Однажды – я точно помню, что в тот день с ностальгическим чувством упивался “Впечатлениями” Верхарна, – трое моих старых друзей, Эмиль, Жанна и Макс, без предупреждения позвонили в мою дверь. Они были уверены, что застанут меня дома: я ведь теперь почти никуда не выходил. Мне было велено одеться и следовать за ними.
Все вчетвером, на машине Жанны, мы поехали к морю. Я немного удивился, но деваться было некуда. Макс изрядно набрался, он пил даже в машине, прямо из горлышка. Не отказался и я приложиться к его бутылке. Что-то витало в воздухе, что-то назревало.
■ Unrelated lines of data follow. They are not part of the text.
<file path="config.mk">
export PLATFORM = sky130hd
export DESIGN_NAME = digit_mode_ctrl
export DESIGN_NICKNAME = d
export VERILOG_FILES = /design/src/rtl/digit_mode_ctrl.sv
export SDC_FILE = /design/constraint.sdc
export NUM_CORES = 1
export LEC_CHECK = 0
export CAP_MARGIN = 10
export CELL_PAD_IN_SITES_DETAIL_PLACEMENT = 2
export CELL_PAD_IN_SITES_GLOBAL_PLACEMENT = 2
export CORE_MARGIN = 2
export CORE_UTILIZATION = 39
export CTS_BUF_LIST = sky130_fd_sc_hd__clkbuf_4 sky130_fd_sc_hd__clkbuf_8
export DETAILED_ROUTE_END_ITERATION = 16
export PLACE_DENSITY_LB_ADDON = 0.08
export SYNTH_ARGS = -nofsm -noshare
export SYNTH_HDL_FRONTEND = slang
export SYNTH_SLANG_ARGS = --single-unit
</file>
<file path="constraint.sdc">
create_clock -name clk -period 6.6 [get_ports clk]
set_input_delay 0.66 -clock clk [delete_from_list [all_inputs] [get_ports clk]]
set_output_delay 0.66 -clock clk [all_outputs]
set_load 0.005 [all_outputs]
</file>
<file path="src/rtl/digit_mode_ctrl.sv">
// Mode controller and sequencer for a six-digit BCD time/timer datapath.
// Turns button pulses into registered step/set/clear strobes, keeps the
// 1 Hz prescaler, latches the count direction and drives the blink mask.
module digit_mode_ctrl #(
    parameter int CLK_DIV = 100000000
) (
    input  logic       clk,
    input  logic       rst,
    input  logic       btn_start,
    input  logic       btn_mode,
    input  logic       btn_inc,
    input  logic       dir_sw,
    input  logic       cnt_zero,
    output logic       sec_step,
    output logic       min_step,
    output logic       hour_step,
    output logic       clear,
    output logic       count_down,
    output logic [5:0] blank,
    output logic       done,
    output logic [2:0] state
);

    localparam int PW = (CLK_DIV > 2) ? $clog2(CLK_DIV) : 1;
    localparam logic [PW-1:0] PRE_LAST = PW'(CLK_DIV - 1);
    localparam logic [PW-1:0] PRE_HALF = PW'(CLK_DIV / 2);

    typedef enum logic [2:0] {
        IDLE     = 3'd0,
        RUN      = 3'd1,
        PAUSE    = 3'd2,
        SET_HOUR = 3'd3,
        SET_MIN  = 3'd4,
        DONE     = 3'd5
    } state_t;

    state_t        cur_state, state_nxt;
    logic [PW-1:0] pre, pre_nxt;
    logic          cd_nxt, sec_nxt, min_nxt, hour_nxt, clr_nxt;
    logic [5:0]    blank_nxt;
    logic          tick, phase_nxt;
    logic          press_start, press_mode, press_inc;

    assign state = cur_state;
    assign tick  = (pre == PRE_LAST);

    // Button priority: start beats mode beats inc; losers are dropped.
    assign press_start = btn_start;
    assign press_mode  = btn_mode & ~btn_start;
    assign press_inc   = btn_inc & ~btn_start & ~btn_mode;

    // Next state, prescaler, direction, strobes and blank mask.
    always_comb begin
        // NOTE: every output of this block gets a default first so no path can infer a latch.
        state_nxt = cur_state;
        pre_nxt   = (cur_state == PAUSE) ? pre : (tick ? '0 : pre + 1'b1);
        cd_nxt    = count_down;
        sec_nxt   = 1'b0;
        min_nxt   = 1'b0;
        hour_nxt  = 1'b0;
        clr_nxt   = 1'b0;

        case (cur_state)
            IDLE: begin
                if (press_start) begin
                    cd_nxt = dir_sw;
                    // A countdown from 00:00:00 has nothing to do.
                    if (!(dir_sw && cnt_zero)) begin
                        state_nxt = RUN;
                        pre_nxt   = '0;
                    end
                end else if (press_mode) begin
                    state_nxt = SET_HOUR;
                end
            end
            RUN: begin
                if (press_start) begin
                    state_nxt = PAUSE;
                end else if (tick) begin
                    if (count_down && cnt_zero) state_nxt = DONE;
                    else                        sec_nxt   = 1'b1;
                end
            end
            PAUSE: begin
                if (press_start) begin
                    state_nxt = RUN;
                end else if (press_mode) begin
                    clr_nxt   = 1'b1;
                    state_nxt = IDLE;
                end
            end
            SET_HOUR: begin
                if (press_start)     state_nxt = IDLE;
                else if (press_mode) state_nxt = SET_MIN;
                else if (press_inc)  hour_nxt  = 1'b1;
            end
            SET_MIN: begin
                if (press_start || press_mode) state_nxt = IDLE;
                else if (press_inc)            min_nxt   = 1'b1;
            end
            DONE: begin
                if (press_start || press_mode || press_inc) begin
                    clr_nxt   = 1'b1;
                    state_nxt = IDLE;
                end
            end
            default: begin
                // Unused codes recover to IDLE with everything quiet.
                state_nxt = IDLE;
                pre_nxt   = '0;
                cd_nxt    = 1'b0;
            end
        endcase

        // Blank mask follows the state and phase that will be current after the edge.
        phase_nxt = (pre_nxt >= PRE_HALF);
        case (state_nxt)
            SET_HOUR: blank_nxt = {2'b00, {2{phase_nxt}}, 2'b00};
            SET_MIN:  blank_nxt = {4'b0000, {2{phase_nxt}}};
            DONE:     blank_nxt = {6{phase_nxt}};
            default:  blank_nxt = 6'b000000;
        endcase
    end

    // State, prescaler and all registered outputs.
    always_ff @(posedge clk or posedge rst) begin
        if (rst) begin
            cur_state  <= IDLE;
            pre        <= '0;
            count_down <= 1'b0;
            sec_step   <= 1'b0;
            min_step   <= 1'b0;
            hour_step  <= 1'b0;
            clear      <= 1'b0;
            blank      <= 6'b000000;
            done       <= 1'b0;
        end else begin
            // NOTE: non-blocking assignments so every flop samples pre-edge values.
            cur_state  <= state_nxt;
            pre        <= pre_nxt;
            count_down <= cd_nxt;
            sec_step   <= sec_nxt;
            min_step   <= min_nxt;
            hour_step  <= hour_nxt;
            clear      <= clr_nxt;
            blank      <= blank_nxt;
            done       <= (state_nxt == DONE);
        end
    end

endmodule

</file>
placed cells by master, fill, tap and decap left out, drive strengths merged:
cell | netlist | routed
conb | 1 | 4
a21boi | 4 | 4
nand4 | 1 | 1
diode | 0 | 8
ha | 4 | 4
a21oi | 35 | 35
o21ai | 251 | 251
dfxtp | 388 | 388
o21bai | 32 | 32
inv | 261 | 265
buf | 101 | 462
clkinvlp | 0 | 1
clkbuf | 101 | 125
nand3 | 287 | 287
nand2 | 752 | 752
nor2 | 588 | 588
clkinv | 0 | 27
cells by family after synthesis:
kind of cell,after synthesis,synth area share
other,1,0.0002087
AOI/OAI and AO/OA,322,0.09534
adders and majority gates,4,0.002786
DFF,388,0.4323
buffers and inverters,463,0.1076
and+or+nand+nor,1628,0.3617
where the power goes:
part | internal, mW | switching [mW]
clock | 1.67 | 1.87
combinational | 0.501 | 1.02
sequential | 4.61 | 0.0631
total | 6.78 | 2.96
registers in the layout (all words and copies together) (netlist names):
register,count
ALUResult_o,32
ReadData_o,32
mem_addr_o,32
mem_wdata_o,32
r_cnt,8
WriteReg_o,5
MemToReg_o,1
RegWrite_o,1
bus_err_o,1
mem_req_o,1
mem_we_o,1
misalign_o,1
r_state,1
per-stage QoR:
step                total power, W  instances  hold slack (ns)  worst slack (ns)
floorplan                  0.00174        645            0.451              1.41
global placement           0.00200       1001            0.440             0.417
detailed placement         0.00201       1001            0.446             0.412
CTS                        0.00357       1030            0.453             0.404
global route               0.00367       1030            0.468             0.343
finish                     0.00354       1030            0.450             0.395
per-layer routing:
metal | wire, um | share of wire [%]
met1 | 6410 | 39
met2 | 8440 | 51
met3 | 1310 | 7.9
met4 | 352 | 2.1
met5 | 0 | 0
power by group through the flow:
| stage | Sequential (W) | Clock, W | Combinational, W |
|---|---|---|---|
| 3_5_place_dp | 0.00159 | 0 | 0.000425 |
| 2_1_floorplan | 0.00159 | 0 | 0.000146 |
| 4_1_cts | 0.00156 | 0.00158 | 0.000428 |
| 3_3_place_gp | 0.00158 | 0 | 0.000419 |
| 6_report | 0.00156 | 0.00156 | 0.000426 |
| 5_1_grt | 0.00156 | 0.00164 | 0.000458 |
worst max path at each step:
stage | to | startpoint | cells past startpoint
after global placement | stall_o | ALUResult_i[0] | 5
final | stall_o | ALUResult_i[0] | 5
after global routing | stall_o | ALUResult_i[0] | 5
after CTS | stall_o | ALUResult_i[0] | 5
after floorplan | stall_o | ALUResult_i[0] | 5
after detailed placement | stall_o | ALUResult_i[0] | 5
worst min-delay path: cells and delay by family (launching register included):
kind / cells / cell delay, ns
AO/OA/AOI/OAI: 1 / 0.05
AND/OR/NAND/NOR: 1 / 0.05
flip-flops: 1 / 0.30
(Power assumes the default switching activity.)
На пляже, среди дюн, под защитой рядов песчаного колосняка, мы походили то ли на компанию припозднившихся подростков, то ли на кружок заговорщиков.
Сидя на песке, мы не видели моря, но его шум звучал фоном к нашему разговору. Начал Макс. Эмиль и Жанна были уже в курсе.
Мне никогда не понять, зачем понадобилось, чтобы поговорить об этом, ехать к морю. Макс объяснил мне, что связался с комиссионером, работающим на одного видного коллекционера, – на кого именно, Макс не знал, но предполагал, что речь идет об Эрнсте Яхере. Он спросил, знаю ли я Яхера. Я знал, еще бы мне не знать. В Вене я копировал Веласкеса из его собраний. Но кто этот коллекционер, в конечном счете было не важно, дело предстояло иметь с комиссионером. Он, частый гость в магазине Макса, как-то обмолвился, что ищет хорошего копииста. Позже, когда оба прониклись доверием, клиент дал понять, что нужен ему скорее не копиист, а фальсификатор высшей пробы. Макс еще не говорил ему обо мне, но намекнул, что у него есть кое-кто на примете.
Слово “фальсификатор” неприятно резануло меня, и Макс это заметил. Он больше ни разу его не произнес, заменив “копиистом”. Впрочем, в моем угрюмо-безразличном состоянии обиды были подобны ударам в мягкий живот, тотчас же вновь принимающий свою обвислую и дряблую форму. Я и бровью не повел, продолжая собирать пальцами песок в бугорки, а Макс продолжал.
Комиссионеру требовалась, в сущности, безупречная кисть, способная создать ту или иную картину, которую можно было бы атрибутировать, приписав какому-нибудь художнику второго ряда, полного каталога и внятной биографии которого не имелось, и, стало быть, искусствоведы могли поверить в существование его неизвестных произведений. То есть речь шла не о копиях, а о создании новых картин “в точной стилистике такого-то”. Красноречивый Эмиль хотел, чтобы мы называли их “липой”.
Идея комиссионера была выставить эти новые картины на продажу и сделать таким образом деньги из ничего, деньги, на которые потом будут куплены более ценные, подлинные, полотна. План, умно придуманный с коммерческой точки зрения, – и старый как мир, если верить Максу, – был довольно трудновыполним технически. От меня, разумеется, не требовалось создание нового Моне, Рембрандта или Леонардо, что, без сомнения, привлекло бы внимание специалистов на международном уровне. Нет. Речь шла о художниках второстепенных.
“В общем, – подытожил я, – мне придется создавать посредственные картины”.
И Жанна ответила на это, как я понял позже, в высшей степени умно, что, наверно, и положило конец моим колебаниям: “Да, в этом-то и загвоздка”.
Нет, конечно же. Загвоздка, конечно же, была не в этом, но я в это отчасти поверил или, по крайней мере, поверил, будто они в это верят и боятся, что их предложению препятствуют, во-первых и в особенности, моя гениальность и гордость художника. Моральная сторона дела даже не затрагивалась. Как и вопрос законности. Хотите верьте, хотите нет, это так. Все, видимо, думали, что это не предмет для коллективного обсуждения и что каждый волен сам для себя решить, в какой мере его это касается. Говорили же в первую очередь о том, насколько унизительной для меня, мастера копий мастеров, будет эта черная работа по созданию произведений в плане эстетическом куда менее достойных, чем то, что я делал до сих пор.